The people I’ve travelled to Edinburgh with has altered over the years. I’ve been with my father and mother (when we managed to choose a performance where everybody paraded nude in front of us on the front row) and my husband and children (when I managed to subject them, once again on the front row, to the world’s least age-appropriate show, which they naturally adored while I curled up in shame at my bad parenting). I’ve been alone, with work colleagues and I’ve been with mates.
Edinburgh is like a cultural shot in the arm
I have always, without fail, seen at least one thing that made me dance out into the street singing. It was at Edinburgh that I first saw the Berliner Ensemble and began to understand Merce Cunningham, as his company went through their rigorous manoeuvres in an old school gym. It was there that I realised John Tiffany was going to set the world alight, when I saw the first night of his production of ''Black Watch''. The memories are multiple.
But this year, I will not be in Scotland’s capital. At the end of a long bout of illness, I simply do not trust myself not to rush round trying to catch ten things a day which would hardly aid my recovery. So I have consigned myself to self-imposed rest in London. And guess what? The world still seems to be turning. It is a shock. Those of us who spend August in Edinburgh become completely immersed in the bubble of activity; to discover there is a world elsewhere has thrown me.
Those of us in Edinburgh become completely immersed in the bubble
That doesn’t invalidate the Edinburgh experience. What I have always valued about it, is that it is like a cultural shot in the arm. It’s not just that you see many things that go on to resonate throughout the year and throughout your life, it’s that a city where artistic activity never sleeps, where you can go to see a crusading piece of theatre at 9am in the morning before a classical concert, an art exhibition and a lot of fringe comedy, makes the case for such endeavour by attracting many different audiences who all seem to be having a good time. It is a yearly reminder that seen in the round, there are a lot of people who love the arts out there.
So I shall mourn my absence – and I particularly regret missing these top picks:
Could be a triumph, a disaster or something in between but the great Alan Ayckbourn’s two-parter about a dystopian society has to be a must-see, promising an ambition and a scope that is rare even in much younger playwrights (he’s 78 now). Luckily after a two week run at the King’s Theatre from August 8, it comes to the Old Vic in London in the autumn. Can’t wait.
Parisian dance company Chicos Mambo present 20 classic pieces in ways that have never been seen before, performed by men in bright pink tutus. Classic festival fare that promises to merge slapstick with a serious appreciation of dance.
Some of my happiest days in Edinburgh have been spent in the Traverse Theatre and I’d probably spend the entire festival there, given half a chance. The play that most appeals in this year’s programme is Meet Me At Dawn, a modern rethinking of the moment Orpheus descends into the underworld to find Eurydice, and one of three plays the prolific Zinnie Harris is seeing staged at this year’s festival.
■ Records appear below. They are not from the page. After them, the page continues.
$ cat config.mk
export PLATFORM = sky130hd
export DESIGN_NAME = pipe_skid_stage
export DESIGN_NICKNAME = d
export VERILOG_FILES = /design/src/rtl/pipe_skid_stage.sv
export SDC_FILE = /design/constraint.sdc
export NUM_CORES = 1
export LEC_CHECK = 0
export ABC_AREA = 1
export BUFFER_PORTS_ARGS = -buffer_cell sky130_fd_sc_hd__buf_2
export CORE_ASPECT_RATIO = 2
export CORE_MARGIN = 2
export CORE_UTILIZATION = 45
export DETAILED_ROUTE_END_ITERATION = 10
export GPL_TIMING_DRIVEN = 1
export MAX_ROUTING_LAYER = met4
export PLACE_DENSITY = 0.68
export REMOVE_ABC_BUFFERS = 1
export SYNTH_ARGS = -nofsm -noshare
export SYNTH_HDL_FRONTEND = slang
export SYNTH_SLANG_ARGS = --single-unit
$ cat constraint.sdc
create_clock -name clk -period 1.6 [get_ports clk]
set_clock_uncertainty 0.1 [all_clocks]
set_input_delay 0.24 -clock clk [delete_from_list [all_inputs] [get_ports clk]]
set_output_delay 0.24 -clock clk [all_outputs]
set_load 0.01 [all_outputs]
$ cat src/rtl/pipe_skid_stage.sv
// Two-entry skid pipeline stage: 1-cycle latency, 1 payload/cycle when downstream is ready.
// Back-pressure: the skid register catches the in-flight payload; in_ready_o is registered and drops once both entries are full.
module pipe_skid_stage #(
  parameter int W = 271
) (
  input  logic         clk,
  input  logic         rst,
  input  logic         flush_i,
  input  logic         in_valid_i,
  input  logic [W-1:0] in_data_i,
  output logic         in_ready_o,
  output logic         out_valid_o,
  output logic [W-1:0] out_data_o,
  input  logic         out_ready_i,
  output logic [1:0]   count_o
);

  typedef enum logic [1:0] {EMPTY = 2'd0, ONE = 2'd1, FULL = 2'd2} state_t;

  state_t         state_q, state_nxt;
  logic [W-1:0]   main_q, main_nxt;
  logic [W-1:0]   skid_q, skid_nxt;
  logic           in_rdy_q, out_vld_q;
  logic [1:0]     cnt_q;
  logic           in_fire, out_fire;

  assign in_fire  = in_valid_i & in_rdy_q;
  assign out_fire = out_vld_q & out_ready_i;

  always_comb begin
    state_nxt = state_q;
    main_nxt  = main_q;
    skid_nxt  = skid_q;
    case (state_q)
      EMPTY: begin
        if (in_fire) begin
          main_nxt  = in_data_i;
          state_nxt = ONE;
        end
      end
      ONE: begin
        if (in_fire && out_fire) begin
          main_nxt = in_data_i;
        end else if (in_fire) begin
          skid_nxt  = in_data_i;
          state_nxt = FULL;
        end else if (out_fire) begin
          state_nxt = EMPTY;
        end
      end
      FULL: begin
        // in_ready_o is low here, so only a drain can happen
        if (out_fire) begin
          main_nxt  = skid_q;
          state_nxt = ONE;
        end
      end
      default: state_nxt = EMPTY;
    endcase
  end

  always_ff @(posedge clk) begin
    if (rst || flush_i) begin
      state_q   <= EMPTY;
      main_q    <= '0;
      skid_q    <= '0;
      in_rdy_q  <= 1'b1;
      out_vld_q <= 1'b0;
      cnt_q     <= 2'd0;
    end else begin
      state_q   <= state_nxt;
      main_q    <= main_nxt;
      skid_q    <= skid_nxt;
      in_rdy_q  <= (state_nxt != FULL);
      out_vld_q <= (state_nxt != EMPTY);
      cnt_q     <= (state_nxt == FULL) ? 2'd2 : (state_nxt == ONE) ? 2'd1 : 2'd0;
    end
  end

  assign in_ready_o  = in_rdy_q;
  assign out_valid_o = out_vld_q;
  assign out_data_o  = main_q;
  assign count_o     = cnt_q;

endmodule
Pure '80s nostalgia would drive me to see Alexei Sayle, the comic who kickstarted the angry alternative comedy scene and in many senses paved the way for the huge boom in comedy that has shaped Edinburgh ever since. I hope he is as sharp and savage as he used to be as he returns to standup.
If there's one person I'd like to listen to on the unfolding political events of the past couple of years, it's Mark Thomas. His solo show is a masterclass in combining deeply felt left wing principles and an abiding humanity. I love him.